Work order: When the string "after" is part of a line below, that line should be copied.

Data provided:
**config.mk**
```make
export PLATFORM = sky130hd
export DESIGN_NAME = vec_sweep_ctrl
export DESIGN_NICKNAME = d
export VERILOG_FILES = /design/src/rtl/vec_sweep_ctrl.sv
export SDC_FILE = /design/constraint.sdc
export NUM_CORES = 1
export LEC_CHECK = 0
export CORE_MARGIN = 2
export CORE_UTILIZATION = 51
export CTS_CLUSTER_SIZE = 30
export DETAILED_ROUTE_END_ITERATION = 8
export PLACE_DENSITY = 0.87
export SLEW_MARGIN = 20
export SYNTH_ARGS = -nofsm -noshare
export SYNTH_HDL_FRONTEND = slang
export SYNTH_SLANG_ARGS = --single-unit
```
**constraint.sdc**
```tcl
create_clock -name clk -period 2.4 [get_ports clk]
set_input_delay 0.48 -clock clk [delete_from_list [all_inputs] [get_ports clk]]
set_output_delay 0.48 -clock clk [all_outputs]
set_load 0.005 [all_outputs]
```
**src/rtl/vec_sweep_ctrl.sv**
```systemverilog
// Exhaustive input sweeper for small combinational units: drives every
// input vector in ascending order, captures settled outputs, folds a signature.
module vec_sweep_ctrl #(
  parameter int N_IN  = 4,
  parameter int N_OUT = 3,
  parameter int DWELL = 3,
  parameter int SIG_W = 16
) (
  input  logic             clk,
  input  logic             rst,
  input  logic             start,
  input  logic             abort,
  output logic [N_IN-1:0]  dut_in,
  input  logic [N_OUT-1:0] dut_out,
  output logic             busy,
  output logic             done,
  output logic [N_IN-1:0]  vec_idx,
  input  logic [N_IN-1:0]  rd_addr,
  output logic [N_OUT-1:0] rd_data,
  output logic [SIG_W-1:0] sig
);

  typedef enum logic [1:0] {
    IDLE,
    SETTLE,
    CAPTURE,
    DONE
  } state_t;

  localparam int CW = 8;
  localparam int DEPTH = 1 << N_IN;
  localparam logic [CW-1:0] CNT_END = CW'(DWELL - 1);
  localparam logic [N_IN-1:0] LAST = '1;

  state_t state;
  state_t state_n;
  logic [CW-1:0] cnt;
  logic [N_OUT-1:0] mem [DEPTH];
  logic cap_en;

  always_ff @(posedge clk or posedge rst) begin
    if (rst) state <= IDLE;
    else     state <= state_n;
  end

  always_comb begin
    state_n = state;
    if (abort) begin
      state_n = IDLE;
    end else begin
      unique case (state)
        IDLE, DONE: if (start) state_n = SETTLE;
        SETTLE:     if (cnt == CNT_END) state_n = CAPTURE;
        CAPTURE:    state_n = (vec_idx == LAST) ? DONE : SETTLE;
        default:    state_n = IDLE;
      endcase
    end
  end

  always_comb begin
    busy = (state == SETTLE) || (state == CAPTURE);
    done = (state == DONE);
  end

  // abort wins over a capture landing on the same edge
  assign cap_en = (state == CAPTURE) && !abort;

  always_ff @(posedge clk or posedge rst) begin
    if (rst) begin
      dut_in  <= '0;
      vec_idx <= '0;
      cnt     <= '0;
      sig     <= '0;
    end else if (abort) begin
      dut_in  <= '0;
      vec_idx <= '0;
      cnt     <= '0;
    end else begin
      unique case (state)
        IDLE, DONE: begin
          if (start) begin
            dut_in  <= '0;
            vec_idx <= '0;
            cnt     <= '0;
            sig     <= '0;
          end
        end
        SETTLE: begin
          if (cnt != CNT_END) cnt <= cnt + 1'b1;
        end
        CAPTURE: begin
          sig <= {sig[SIG_W-2:0], sig[SIG_W-1]}
               ^ SIG_W'({vec_idx, dut_out});
          if (vec_idx != LAST) begin
            vec_idx <= vec_idx + 1'b1;
            dut_in  <= vec_idx + 1'b1;
            cnt     <= '0;
          end
        end
        default: ;
      endcase
    end
  end

  // read-before-write: a same-cycle read of the written entry sees old data
  always_ff @(posedge clk or posedge rst) begin
    if (rst) begin
      rd_data <= '0;
      for (int i = 0; i < DEPTH; i++) mem[i] <= '0;
    end else begin
      rd_data <= mem[rd_addr];
      if (cap_en) mem[vec_idx] <= dut_out;
    end
  end

endmodule

```
==> out/summary.md <==
### Synthesis
• 3.45% — adder and majority cell fraction of the synthesized area
• 0 — EDFF count, synth
• 100% — Synth async-reset ratio
• sky130_fd_sc_hd__dfrtp_1 (51%), sky130_fd_sc_hd__mux2_2 (13%), sky130_fd_sc_hd__mux4_2 (6.8%) — cells taking the most area after synthesis
• 1.54% — synthesized-area fraction occupied by xor and xnor cells
• 0 — number of warnings printed during yosys synthesis
• sky130_fd_sc_hd__dfrtp_1 — top flip-flop cell by instance count after synthesis
• 3990 µm² — Post-Syn Area
• 81 — synthesized flop and latch total
• 42 — count of cell types in the netlist
• multiplexers — largest family of logic cells by synthesized area
• 11.9 µm² — mean post-synth cell area
• 358 — net count after synthesis
• sky130_fd_sc_hd__dfrtp_1 — top cell type by total area after synthesis
• 8.38% — Compound-Gate Fraction of Synth Area
• 336 — cell count after synthesis
• 11.2% — area share of and/or/nand/nor cells after synthesis
• 50.8% — area fraction of the dominant cell type after synthesis
• 20.9% — multiplexer share of the synthesized area
• 50.8% — sequential share of the synthesized area

### Timing
• 612 ps — transition time of the tightest slew-check pin
• 0 — max-slew violation count
• 0 ps — setup TNS
• no — setup repair after global routing missed its margin
• 59.1% — worst slew margin relative to its limit
• 441 MHz — Achievable Freq
• 94.5% — period utilization
• 8.90 ps — setup skew after layout
• 0 — final hold viol count
• 2270 ps — Period minus WS final
• 0 — number of setup violations in the final report

### Job
• 0 — number of maximum-capacitance violations

### Critical path
• inv_1 -> ha_1 -> inv_1 -> clkdlybuf4s50_1 — ordered cell list for the critical path
• 500 ps — Worst path max stage delay
• 3 — buffer and inverter count on the worst path
• 5 — maximum fanout count along the critical path
• flip-flop to output port — Setup CP Type
• sky130_fd_sc_hd__inv_1 — Critical Path Most Common Cell
• sky130_fd_sc_hd__clkdlybuf4s50_1 — cell with the largest stage delay on the worst path
• flip-flop — kind of start point of the critical path
• buffers and inverters — largest delay contributor family on the critical path
• 360 ps — slack of the worst reg-to-reg path
• 1920 ps — data required time of the critical path
• output port — element type at the critical path end
• 1790 ps — arrival time worst endpoint

### Power
• 2.96 mW — Final Total Pwr
• 629 nW/µm² — P per Cell Area
• 2.15 nW — static power due to leakage
• 0.417 mV — Max IR drop VDD

### Clock network
• sky130_fd_sc_hd__clkbuf_8 — clock root buffer
• 90 ps — clock input transition at the sequential cells of the worst setup and hold paths
• 0 — number of gates resized after CTS
• 0 — post-CTS setup buffer count
• 0 — count of hold buffers inserted by post-cts repair
• yes — TritonCTS clock tree
• 81 — TritonCTS sink count
• 9 — clock buffer count from CTS
• 2 — Clock Path Buffers
• 350 ps — clock latency reported for the late side of the worst-skew pair
• 3 — number of H-tree levels

### Placement
• 39 — port bufs
• 4500 µm² — area of placed instances
• 5600 µm — hpwl dp
• 0.847 — Routability Congestion

### Global route
• 0 — number of antenna violations at the first check in global routing
• 2706 — vias in the first global route
• 13400 µm — first-pass GRT wire length
• 0 — GR Overflow Total
• 20.1% — Total Routing Usage GR
• 82 — pin count of the biggest net entering global routing

### Layout
• 25.0% — proportion of layout cells with a drive suffix above 1
• 4710 µm² — post-route design area
• sky130_fd_sc_hd__dfrtp_1 — leading cell type in the layout, fill and taps excluded
• 0 — number of antenna cells inserted
• 18.0% — synthesis-to-layout area growth
• 397 — final net count
• sky130_fd_sc_hd__dfrtp_1 (81), sky130_fd_sc_hd__nand2_1 (51), sky130_fd_sc_hd__mux2_2 (47) — highest-count cells in the layout ignoring fill and taps

### Floorplan
• 52.1% — starting density of the core
• 7650 µm² — area of the placeable core
• 92.4 µm — width of the die
• 92.4 µm — Die Span Y
• 40 — number of top-level pins
• 8540 µm² — die outline area
• 32 — count of standard-cell rows

### Routing
• 4 — count of TritonRoute iterations in the first routing pass
• 5.56 — Via density
• 16.3 µm — routed length per instance
• 2679 — Vias
• 0 — number of routed nets with antenna violations
• 214 — violation count after the first detailed-route iteration
• 7870 µm — Routed WL
• 0 — post-detailed-route DRC marker count

### Worst hold path
• flip-flop to flip-flop — class of the tightest hold or removal check

### Run status
• finished, final reports clean — result of the run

Answer to this exercise:
• sky130_fd_sc_hd__dfrtp_1 (51%), sky130_fd_sc_hd__mux2_2 (13%), sky130_fd_sc_hd__mux4_2 (6.8%) — cells taking the most area after synthesis
• sky130_fd_sc_hd__dfrtp_1 — top flip-flop cell by instance count after synthesis
• 358 — net count after synthesis
• sky130_fd_sc_hd__dfrtp_1 — top cell type by total area after synthesis
• 336 — cell count after synthesis
• 11.2% — area share of and/or/nand/nor cells after synthesis
• 50.8% — area fraction of the dominant cell type after synthesis
• no — setup repair after global routing missed its margin
• 8.90 ps — setup skew after layout
• 0 — number of gates resized after CTS
• 214 — violation count after the first detailed-route iteration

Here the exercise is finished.